**SUPPLIED ENTRIES**
>>>

===== config.mk =====
export PLATFORM = sky130hd
export DESIGN_NAME = prog_trap_unit
export DESIGN_NICKNAME = d
export VERILOG_FILES = /design/src/rtl/prog_trap_unit.sv
export SDC_FILE = /design/constraint.sdc
export NUM_CORES = 1
export LEC_CHECK = 0
export ABC_AREA = 1
export BUFFER_PORTS_ARGS = -buffer_cell sky130_fd_sc_hd__buf_2
export CAP_MARGIN = 5
export CORE_AREA = 3 3 176 178
export DETAILED_ROUTE_END_ITERATION = 6
export DIE_AREA = 0 0 179 181
export PLACE_DENSITY_LB_ADDON = 0.05
export RECOVER_POWER = 100
export SYNTH_ARGS = -nofsm -noshare
export SYNTH_HDL_FRONTEND = slang
export SYNTH_SLANG_ARGS = --single-unit
export TNS_END_PERCENT = 100

===== constraint.sdc =====
create_clock -name clk -period 3.75 [get_ports clk]
set_clock_uncertainty 0.15 [all_clocks]
set_input_delay 0.75 -clock clk [delete_from_list [all_inputs] [get_ports clk]]
set_output_delay 0.75 -clock clk [all_outputs]
set_load 0.005 [all_outputs]

===== src/rtl/prog_trap_unit.sv =====
module prog_trap_unit #(
  parameter logic [63:0] TRAP_VEC = 64'h700
) (
  input  logic        clk,
  input  logic        rst_n,
  input  logic        slot_valid,
  input  logic [3:0]  op_class,
  input  logic        ibit20,
  input  logic        illegal_in,
  input  logic [63:0] cia,
  input  logic [63:0] state_in,
  input  logic        br_taken,
  input  logic [63:0] br_target,
  output logic        exec_en,
  output logic        trap_take,
  output logic [63:0] srr0_out,
  output logic [63:0] srr1_out,
  output logic [63:0] state_out,
  output logic [63:0] nia_out,
  output logic        halted
);
  localparam logic [3:0] OP_HALT = 4'd1, OP_RDST = 4'd2, OP_WRST32 = 4'd3,
                         OP_WRST64 = 4'd4, OP_RFI = 4'd5, OP_MTSR = 4'd6,
                         OP_MFSR = 4'd7, OP_CRFMV = 4'd8;
  localparam int B_LE = 0, B_RI = 1, B_PMM = 2, B_DR = 4, B_IR = 5,
                 B_FE1 = 8, B_TE0 = 9, B_TE1 = 10, B_FE0 = 11, B_FP = 13,
                 B_PR = 14, B_EE = 15, B_WHY_PRIV = 18, B_WHY_ILL = 19,
                 B_VSX = 23, B_VEC = 25, B_TM = 32, B_SF = 63;
  localparam logic [63:0] ONE = 64'd1;
  localparam logic [63:0] CLR_MASK =
      (ONE << B_RI) | (ONE << B_PMM) | (ONE << B_DR) | (ONE << B_IR) |
      (ONE << B_FE1) | (ONE << B_TE0) | (ONE << B_TE1) | (ONE << B_FE0) |
      (ONE << B_FP) | (ONE << B_PR) | (ONE << B_EE) | (ONE << B_VSX) |
      (ONE << B_VEC) | (ONE << B_TM);
  localparam logic [63:0] SET_MASK = (ONE << B_SF) | (ONE << B_LE);

  logic halted_q;
  logic live, always_priv, spr_priv, priv_trap, ill_trap, halt_go;

  assign live        = slot_valid && !halted_q;
  assign always_priv = (op_class == OP_HALT) || (op_class == OP_RDST) ||
                       (op_class == OP_WRST32) || (op_class == OP_WRST64) ||
                       (op_class == OP_RFI);
  assign spr_priv    = ((op_class == OP_MTSR) || (op_class == OP_MFSR)) && ibit20;
  assign priv_trap   = live && (always_priv || spr_priv) && state_in[B_PR];
  assign halt_go     = live && !priv_trap && (op_class == OP_HALT);
  assign ill_trap    = live && !priv_trap && !halt_go && illegal_in &&
                       (op_class != OP_CRFMV);

  assign trap_take = priv_trap || ill_trap;
  assign exec_en   = live && !trap_take && !halt_go;
  assign srr0_out  = trap_take ? cia : 64'd0;
  assign srr1_out  = !trap_take ? 64'd0 :
                     priv_trap ? (state_in | (ONE << B_WHY_PRIV))
                               : (state_in | (ONE << B_WHY_ILL));
  assign state_out = trap_take ? ((state_in & ~CLR_MASK) | SET_MASK) : state_in;
  assign nia_out   = trap_take ? TRAP_VEC :
                     exec_en   ? (br_taken ? br_target : cia + 64'd4) : cia;
  assign halted    = halted_q;

  always_ff @(posedge clk) begin
    if (!rst_n)       halted_q <= 1'b0;
    else if (halt_go) halted_q <= 1'b1;
  end

  assert_sticky_R10: assert property (@(posedge clk) disable iff (!rst_n)
    halted |=> halted);
  assert_halt_sets_R10: assert property (@(posedge clk) disable iff (!rst_n)
    (slot_valid && !halted && op_class == OP_HALT && !state_in[B_PR]) |=> halted);
  assert_halted_quiet_R10: assert property (@(posedge clk) disable iff (!rst_n)
    halted |-> (!exec_en && !trap_take && nia_out == cia));
  assert_trap_no_exec_R7: assert property (@(posedge clk) disable iff (!rst_n)
    trap_take |-> (!exec_en && srr0_out == cia && nia_out == TRAP_VEC));
  assert_forced_bits_R9: assert property (@(posedge clk) disable iff (!rst_n)
    trap_take |-> (!state_out[B_PR] && state_out[B_SF] && state_out[B_LE]));
  assert_one_reason_R8: assert property (@(posedge clk) disable iff (!rst_n)
    trap_take |-> ($countones(srr1_out[B_WHY_ILL:B_WHY_PRIV] ^
                              state_in[B_WHY_ILL:B_WHY_PRIV]) <= 1 &&
                   srr1_out[B_WHY_ILL:B_WHY_PRIV] != 2'b00 &&
                   state_out[B_WHY_ILL:B_WHY_PRIV] == state_in[B_WHY_ILL:B_WHY_PRIV]));
  assert_idle_R12: assert property (@(posedge clk) disable iff (!rst_n)
    !slot_valid |-> (!exec_en && !trap_take && state_out == state_in));
endmodule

<<<

**TASK TO COMPLETE**
Return word for word the lines above from the line with "export DIE_AREA = 0 0 179 181" to the line with "set_clock_uncertainty 0.15 [all_clocks]", including both and leaving out all others.

**RESULT FOR THIS EXERCISE**
export DIE_AREA = 0 0 179 181
export PLACE_DENSITY_LB_ADDON = 0.05
export RECOVER_POWER = 100
export SYNTH_ARGS = -nofsm -noshare
export SYNTH_HDL_FRONTEND = slang
export SYNTH_SLANG_ARGS = --single-unit
export TNS_END_PERCENT = 100

===== constraint.sdc =====
create_clock -name clk -period 3.75 [get_ports clk]
set_clock_uncertainty 0.15 [all_clocks]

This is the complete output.